A 3ª Turma Cível do Tribunal de Justiça do Distrito Federal e dos Territórios (TJDFT) negou, por unanimidade, recurso da Sempre Saúde e manteve decisão que obrigou a operadora a arcar com os custos da internação de beneficiário diagnosticado com Covid-19, bem como todos os procedimentos e medicações necessários — independentemente de carência e limite temporal.

O homem disse ter contratado o plano de saúde em 8 de fevereiro de 2021. No dia 26 do mês seguinte, começou a tossir e a sentir febre alta e dores de cabeça frequentes — sintomas relacionados à Covid-19. O quadro, então, evoluiu para falta de ar, ocasião em que decidiu procurar ajuda profissional em unidade credenciada pelo plano, no dia 3 de abril. O homem foi diagnosticado com a doença e lhe foi indicada a internação no Hospital Santa Marta, Taguatinga (DF), em razão do estado clínico já agravado.

Segundo o relatório médico citado na decisão, o paciente sofria de pneumonia, com risco de evolução para síndrome respiratória aguda, e necessitava, naquele momento, de suplementação de oxigênio e vigilância respiratória em ambiente hospitalar.

Acionada, a Sempre Saúde negou o atendimento, sob o argumento de não cumprimento do prazo de carência.

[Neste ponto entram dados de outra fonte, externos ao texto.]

This is an optimization exercise on Yosys and OpenROAD, whose aim is a short achievable clock period and few clock cycles per item, not a production implementation.
Only simulation tests tie the RTL to the original design; equivalence was not proved.
Power is estimated from default activity; no workload was simulated.

==> 02-18: inputs <==
Design lc4_cpu, start of the top module:
module lc4_cpu (
   input  logic        gwe,
   input  logic        i_rst_n,
   output logic [15:0] o_imem_addr,
   input  logic [15:0] i_imem_insn,
   output logic [15:0] o_dmem_addr,
   input  logic [15:0] i_dmem_rdata,
   output logic        o_dmem_we,
   output logic [15:0] o_dmem_wdata,
   output logic [15:0] o_wb_pc,
   output logic [15:0] o_wb_insn,
   output logic [1:0]  o_wb_bubble,
   output logic        o_wb_rf_we,
   output logic [2:0]  o_wb_rd,
   output logic [15:0] o_wb_rf_data,
   output logic        o_wb_nzp_we,
   output logic [2:0]  o_wb_nzp
);
   lc4_pkg::wb_trace_t wb;
   lc4_processor i_lc4_processor (
      .gwe          (gwe),
      .i_rst_n      (i_rst_n),
      .o_imem_addr  (o_imem_addr),
      .i_imem_insn  (i_imem_insn),
      .o_dmem_addr  (o_dmem_addr),
      .i_dmem_rdata (i_dmem_rdata),
      .o_dmem_we    (o_dmem_we),
      .o_dmem_wdata (o_dmem_wdata),
      .o_wb         (wb)
   );
   assign o_wb_pc      = wb.pc;
   assign o_wb_insn    = wb.insn;
   assign o_wb_bubble  = wb.bubble;
   assign o_wb_rf_we   = wb.rf_we;
  ...
Settings: LEC_CHECK=0, ABC_AREA=1, CAP_MARGIN=20, CORE_MARGIN=2, CORE_UTILIZATION=40, SETUP_SLACK_MARGIN=3.0, SLEW_MARGIN=20, SYNTH_HIERARCHICAL=1; clock period 5.0 ns.
run.sh (not shown) runs the stock make flow with config.mk's settings and CLKGATE_MAP_FILE= SYNTH_SCRIPT=/design/flow/synth_recipe.tcl, a recipe that flattens the netlist after the stock synthesis.
==> 08-26: changes against 02-18 <==
--- a/flow/design.v
+++ b/flow/design.v
@@ -161,24 +161,18 @@
       .o_ldr    (d_ldr),
       .o_str    (d_str),
       .o_const  (),
       .o_br     (d_br),
       .o_imm    (d_imm)
    );
-   logic wt_s, wt_t, wt_c;
-   assign rs_v = rf[f_rs];
-   assign rt_v = rf[f_rt];
-   assign rc_v = rf[f_rc];
-   assign wt_s = m_wr && (m_rd == f_rs);
-   assign wt_t = m_wr && (m_rd == f_rt);
-   assign wt_c = m_wr && (m_rd == f_rc);
-   logic f_ra;
-   assign f_ra = x_valid && x_we && (x_rd == f_rs);
-   assign f_fa = f_ra && f_use_a;
+   lc4_rf_read i_rd_s (.i_sel(f_rs), .i_rf(rf), .i_wt(m_wr && (m_rd == f_rs)), .i_wt_val(m_val), .o_val(rs_v));
+   lc4_rf_read i_rd_t (.i_sel(f_rt), .i_rf(rf), .i_wt(m_wr && (m_rd == f_rt)), .i_wt_val(m_val), .o_val(rt_v));
+   lc4_rf_read i_rd_c (.i_sel(f_rc), .i_rf(rf), .i_wt(m_wr && (m_rd == f_rc)), .i_wt_val(m_val), .o_val(rc_v));
+   assign f_fa = x_valid && x_we && (x_rd == f_rs) && f_use_a;
    assign f_fb = x_valid && x_we && (x_rd == f_rt) && f_b_reg;
-   assign f_fc = x_valid && x_we && (x_rd == f_rc);
+   assign f_fc = x_valid && x_we && (x_rd == f_rc) && f_str;
    assign pcp1 = pc_q + 16'd1;
    lc4_add9c i_tlo (.i_a(pc_q[8:0]), .i_b(insn[8:0]), .o_s(tlo));
    lc4_hi7 i_hi (.i_hi(pc_q[15:9]), .o_m1(hi_m1), .o_p1(hi_p1));
    logic          n_top, use_x, known;
    lc4_pkg::nzp_t nzp_other;
    lc4_neg_top i_neg_top (.i_a(x_a[15:12]), .i_b(x_b[15:12]), .i_is_and(x_is_and), .o_n(n_top));
@@ -272,40 +266,28 @@
    end
    always_ff @(posedge gwe) begin
       x_a <= a_next;
       x_b <= b_next;
       x_c <= c_next;
    end
-   lc4_pkg::word_t a_e, b_e, c_e, a_m, b_m, c_m, a_alt, b_alt, c_alt, a_next, b_next, c_next;
-   logic           a_res, b_res, c_res, a_ld, b_ld, c_ld, a_mr, b_mr, c_mr;
+   lc4_pkg::word_t a_alt, b_alt, c_alt, a_next, b_next, c_next;
+   logic           a_res, b_res, c_res;
    always_comb begin
       if (hold) begin
-         a_e = rf[x_insn[8:6]];
-         b_e = d_b_reg ? rf[x_insn[2:0]] : d_imm;
-         c_e = rf[x_insn[11:9]];
+         a_alt = x_la ? i_dmem_rdata : rf[x_insn[8:6]];
+         b_alt = x_lb ? i_dmem_rdata : (d_b_reg ? rf[x_insn[2:0]] : d_imm);
+         c_alt = x_lc ? i_dmem_rdata : rf[x_insn[11:9]];
       end else begin
-         a_e = f_const ? 16'h0000 : rs_v;
-         b_e = f_b_reg ? rt_v : f_imm;
-         c_e = rc_v;
+         a_alt = f_const ? 16'h0000 : rs_v;
+         b_alt = f_b_reg ? rt_v : f_imm;
+         c_alt = rc_v;
       end
-      a_res = !hold && !f_const && f_ra;
+      a_res = !hold && !f_const && f_fa;
       b_res = !hold && f_b_reg && f_fb;
       c_res = !hold && f_fc;
-      a_mr  = !hold && !f_const && wt_s && !m_is_load;
-      b_mr  = !hold && f_b_reg && wt_t && !m_is_load;
-      c_mr  = !hold && wt_c && !m_is_load;
-      a_ld  = hold ? x_la : (!f_const && wt_s && m_is_load);
-      b_ld  = hold ? x_lb : (f_b_reg && wt_t && m_is_load);
-      c_ld  = hold ? x_lc : (wt_c && m_is_load);
-      a_m   = a_mr ? m_result : a_e;
-      b_m   = b_mr ? m_result : b_e;
-      c_m   = c_mr ? m_result : c_e;
-   end
-   lc4_mux16 i_ld_a (.i_s(a_ld), .i_1(i_dmem_rdata), .i_0(a_m), .o_y(a_alt));
-   lc4_mux16 i_ld_b (.i_s(b_ld), .i_1(i_dmem_rdata), .i_0(b_m), .o_y(b_alt));
-   lc4_mux16 i_ld_c (.i_s(c_ld), .i_1(i_dmem_rdata), .i_0(c_m), .o_y(c_alt));
+   end
    lc4_fwd_mux i_fwd_a (.i_sum(sum), .i_and(andv), .i_is_and(x_is_and), .i_res(a_res), .i_alt(a_alt), .o_v(a_next));
    lc4_fwd_mux i_fwd_b (.i_sum(sum), .i_and(andv), .i_is_and(x_is_and), .i_res(b_res), .i_alt(b_alt), .o_v(b_next));
    lc4_fwd_mux i_fwd_c (.i_sum(sum), .i_and(andv), .i_is_and(x_is_and), .i_res(c_res), .i_alt(c_alt), .o_v(c_next));
    always_ff @(posedge gwe) begin
       x_we       <= hold ? d_we  : f_we;
       x_rd       <= hold ? x_insn[11:9] : f_rc;
@@ -384,12 +366,21 @@
    output lc4_pkg::word_t o_v
 );
    lc4_pkg::word_t early;
    assign early = (i_res && i_is_and) ? i_and : i_alt;
    assign o_v   = (i_res && !i_is_and) ? i_sum : early;
 endmodule
+module lc4_rf_read (
+   input  lc4_pkg::reg_sel_t i_sel,
+   input  logic [7:0][15:0]  i_rf,
+   input  logic              i_wt,
+   input  lc4_pkg::word_t    i_wt_val,
+   output lc4_pkg::word_t    o_val
+);
+   assign o_val = i_wt ? i_wt_val : i_rf[i_sel];
+endmodule
 module lc4_branch (
    input  logic           i_valid,
    input  logic           i_br,
    input  logic           i_pred,
    input  lc4_pkg::nzp_t  i_mask,
    input  lc4_pkg::nzp_t  i_nzp_q,
==> comparison table <==
item                                                           02-18       08-26
Levels on crit path                                               16           2
Routing usage on met2                                          45.3%       48.8%
Tapcell count                                                    950        1040
Number of cells in the design after placement                   4962        5779
Result of the run                   no timing/DRC/antenna violations  no timing/DRC/antenna violations
Reg-to-reg slack, setup                                      2680 ps     2800 ps
Worst-Margin Slew                                             841 ps      852 ps
Initial Utilization                                            40.3%       40.4%
HP Class                                                 in -> async  reg -> reg
Worst Slack Setup Final                                      2680 ps     2780 ps
Share of the core filled with cells in the final layout        52.1%       49.7%
Worst-case vdd ir drop                                      0.427 mV    0.332 mV
Total met2 wirelength after detailed routing                 50.6 mm     56.8 mm
Critical path endpoint category                             register  output pin
Final critical path time including I/O delays and setup      2320 ps     2220 ps
Testbench counts of 02-18, summed over its fixed seeds: cycles 52,398, instructions 51,200.
Testbench counts of 08-26, summed over its fixed seeds: cycles 52,398, instructions 51,200.

* * *

==> run a: inputs <==
Another version of the RTL of lc4_cpu (not shown whole).
export LEC_CHECK = 0
export ABC_AREA = 1
export CAP_MARGIN = 20
export CORE_MARGIN = 2
export CORE_UTILIZATION = 40
export SETUP_SLACK_MARGIN = 3.0
export SLEW_MARGIN = 20
export SYNTH_HIERARCHICAL = 1
create_clock -name core_clock -period 5.0 [get_ports {gwe}]
==> run b (differences from run a) <==
--- a/flow/design.v
+++ b/flow/design.v
@@ -33,17 +33,16 @@
    output lc4_pkg::wb_trace_t o_wb
 );
    lc4_pkg::word_t   pc_q;             
    logic [7:0][15:0] rf;
    lc4_pkg::nzp_t    nzp_q;            
    logic [1:0]       btb_v;
    lc4_pkg::word_t   btb_pc  [2];
    lc4_pkg::word_t   btb_tgt [2];
-   lc4_pkg::nzp_t    btb_mask [2];
    logic             btb_next;         
    logic           x_valid;
    lc4_pkg::word_t x_pc;
    lc4_pkg::word_t x_insn;
    lc4_pkg::word_t x_a;                
    lc4_pkg::word_t x_b;                
    lc4_pkg::word_t x_c;                
    logic           x_la, x_lb, x_lc;   
@@ -52,17 +51,17 @@
    logic           x_b_reg;            
    lc4_pkg::word_t x_imm;
    lc4_pkg::reg_sel_t x_rd;
    logic           x_is_and;
    logic           x_is_load;
    logic           x_is_store;
    logic           x_is_br;
    logic           x_pred;
-   logic           x_hit;              
+   logic           x_hit1;             
    lc4_pkg::nzp_t  x_mask;
    lc4_pkg::word_t x_pcp1;
    logic [8:0]     x_tlo;              
    logic           x_tc;               
    logic [6:0]     x_hi, x_hi_m1, x_hi_p1;
    logic           m_valid;
    logic           m_lu;               
    lc4_pkg::word_t m_pc;
@@ -170,41 +169,27 @@
          f_imm = {{7{insn[8]}}, insn[8:0]};
       end else begin
          f_imm = {{10{insn[5]}}, insn[5:0]};   
       end
    end
    assign pcp1 = pc_q + 16'd1;
    lc4_add9c i_tlo (.i_a(pc_q[8:0]), .i_b(insn[8:0]), .o_s(tlo));
    lc4_hi7 i_hi (.i_hi(pc_q[15:9]), .o_m1(hi_m1), .o_p1(hi_p1));
-   lc4_pkg::nzp_t x_nzp_est, nzp_est;
-   logic          tk0, tk1;
-   lc4_nzp_est i_nzp_est (.i_a(x_a), .i_b(x_b), .i_is_and(x_is_and), .o_nzp(x_nzp_est));
-   always_comb begin
-      if (x_valid && x_we) begin
-         nzp_est = x_is_load ? 3'b111 : x_nzp_est;
-      end else if (m_wr) begin
-         nzp_est = m_is_load ? 3'b111 : {m_result[15], m_zero, !m_result[15] && !m_zero};
-      end else begin
-         nzp_est = nzp_q;
-      end
-   end
    assign hit0   = btb_v[0] && (btb_pc[0] == pc_q);
    assign hit1   = btb_v[1] && (btb_pc[1] == pc_q);
-   assign tk0    = hit0 && ((btb_mask[0] & nzp_est) != 3'b000);
-   assign tk1    = hit1 && ((btb_mask[1] & nzp_est) != 3'b000);
-   assign f_pred = tk0 || tk1;
+   assign f_pred = hit0 || hit1;
    always_comb begin
       if (mispred) begin
          pc_next = redirect;
       end else if (hold) begin
          pc_next = pc_q;
-      end else if (tk0) begin
+      end else if (hit0) begin
          pc_next = btb_tgt[0];
-      end else if (tk1) begin
+      end else if (hit1) begin
          pc_next = btb_tgt[1];
       end else begin
          pc_next = pcp1;
       end
    end
    assign o_imem_addr = pc_q;
    always_ff @(posedge gwe or negedge i_rst_n) begin
       if (!i_rst_n) begin
@@ -248,27 +233,28 @@
          m_wdata <= (x_valid && !hold && x_is_store) ? op_c : 16'h0000;
          if (m_wr) begin
             rf[m_rd] <= m_val;
             nzp_q    <= m_nzp;
          end
          w_bubble <= m_valid ? lc4_pkg::BUBBLE_NONE :
                      (m_lu ? lc4_pkg::BUBBLE_LOAD_USE : lc4_pkg::BUBBLE_MISPRED);
          w_we     <= m_wr;
-         if (x_valid && !hold && x_is_br && taken && !x_hit) begin
+         if (x_valid && !hold && x_is_br && taken && !x_pred) begin
             btb_v[btb_next] <= 1'b1;
             btb_next        <= !btb_next;
+         end else if (x_valid && !hold && x_pred && !taken) begin
+            btb_v[x_hit1] <= 1'b0;
          end
       end
    end
    always_ff @(posedge gwe) begin
-      if (x_valid && !hold && x_is_br && taken && !x_hit) begin
-         btb_pc[btb_next]   <= x_pc;
-         btb_tgt[btb_next]  <= x_target;
-         btb_mask[btb_next] <= x_mask;
+      if (x_valid && !hold && x_is_br && taken && !x_pred) begin
+         btb_pc[btb_next]  <= x_pc;
+         btb_tgt[btb_next] <= x_target;
       end
    end
    always_ff @(posedge gwe) begin
       if (hold) begin
          x_a <= x_la ? i_dmem_rdata : rf[x_insn[8:6]];
          x_b <= x_lb ? i_dmem_rdata : (x_b_reg ? rf[x_insn[2:0]] : x_imm);
          x_c <= x_lc ? i_dmem_rdata : rf[x_insn[11:9]];
       end else begin
@@ -285,17 +271,17 @@
       x_b_reg    <= f_b_reg;
       x_imm      <= f_imm;
       x_rd       <= f_rc;
       x_is_and   <= f_and;
       x_is_load  <= f_ldr;
       x_is_store <= f_str;
       x_is_br    <= f_br;
       x_pred     <= f_pred;
-      x_hit      <= hit0 || hit1;
+      x_hit1     <= !hit0;
       x_mask     <= insn[11:9];
       x_pcp1     <= pcp1;
       x_tlo      <= tlo[8:0];
       x_tc       <= tlo[9];
       x_hi       <= pc_q[15:9];
       x_hi_m1    <= hi_m1;
       x_hi_p1    <= hi_p1;
       end
@@ -392,32 +378,16 @@
 module lc4_hi7 (
    input  logic [6:0] i_hi,
    output logic [6:0] o_m1,
    output logic [6:0] o_p1
 );
    assign o_m1 = i_hi - 7'd1;
    assign o_p1 = i_hi + 7'd1;
 endmodule
-module lc4_nzp_est (
-   input  lc4_pkg::word_t i_a,
-   input  lc4_pkg::word_t i_b,
-   input  logic           i_is_and,
-   output lc4_pkg::nzp_t  o_nzp
-);
-   lc4_pkg::word_t x, c;
-   logic [3:0]     top;
-   logic           z, n;
-   assign x   = i_a ^ i_b;
-   assign c   = {i_a[14:0] | i_b[14:0], 1'b0};
-   assign top = i_a[15:12] + i_b[15:12];
-   assign z   = i_is_and ? ((i_a & i_b) == 16'h0000) : (x == c);
-   assign n   = !z && (i_is_and ? (i_a[15] && i_b[15]) : top[3]);
-   assign o_nzp = {n, z, !n && !z};
-endmodule
 `timescale 1ns/1ps
 module lc4_cpu (
    input  logic        gwe,
    input  logic        i_rst_n,
    output logic [15:0] o_imem_addr,
    input  logic [15:0] i_imem_insn,
    output logic [15:0] o_dmem_addr,
    input  logic [15:0] i_dmem_rdata,
==> flow_summary.yaml <==
cells_and_area:
  final_util_pct: 54.7
  buffers_excl_clock: 486
  instances_no_fill: 5703
  regArea_um2: 12400
status:
  status: "no timing/DRC/antenna violations"
logic_synthesis:
  synthArstFlopShare_pct: 39.4
the above is filed under run b

==> flow_summary.yaml <==
cells_and_area:
  final_util_pct: 53.9
  buffers_excl_clock: 468
  regArea_um2: 12600
  instances_no_fill: 5988
  area_growth_pct: 33.9
power:
  power_leader: "combinational cells"
logic_synthesis:
  synth-seq-area-share_pct: 39.2
routing:
  dr_wl_met2_um: 60300
status:
  status: "no timing/DRC/antenna violations"
the above is filed under run a

Testbench counts of run a, summed over its fixed seeds: cycles 54,266, instructions 51,200.
Testbench counts of run b, summed over its fixed seeds: cycles 55,528, instructions 51,200.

O beneficiário entrou na Justiça com pedido de tutela provisória de urgência para conseguir a autorização da gestora de planos de saúde e o custeio da internação. A liminar foi deferida e a decisão, confirmada em primeira instância. Agora, na segunda instância, os desembargadores concordaram novamente com os argumentos do paciente.

A relatora, desembargadora Fátima Rafael, entendeu que o plano de saúde não pode recusar a internação hospitalar quando caracterizado o estado de urgência. Frisou ainda, conforme a Lei nº 9.656/98, que nas hipóteses de cobertura em casos de emergência o prazo máximo de carência permitido é de 24h.

“A situação emergencial abrange todos os procedimentos indispensáveis e pelo tempo necessário à preservação da vida do paciente segurado,” considerou a desembargadora, acrescentando ser “desnecessário comentar acerca da urgência/emergência em que se encontrava o apelado (autor) quando foi atendido no Hospital Santa Marta necessitando ser admitido em leito de UTI-COVID.”

O número do processo é 0709003-25.2021.8.07.0003.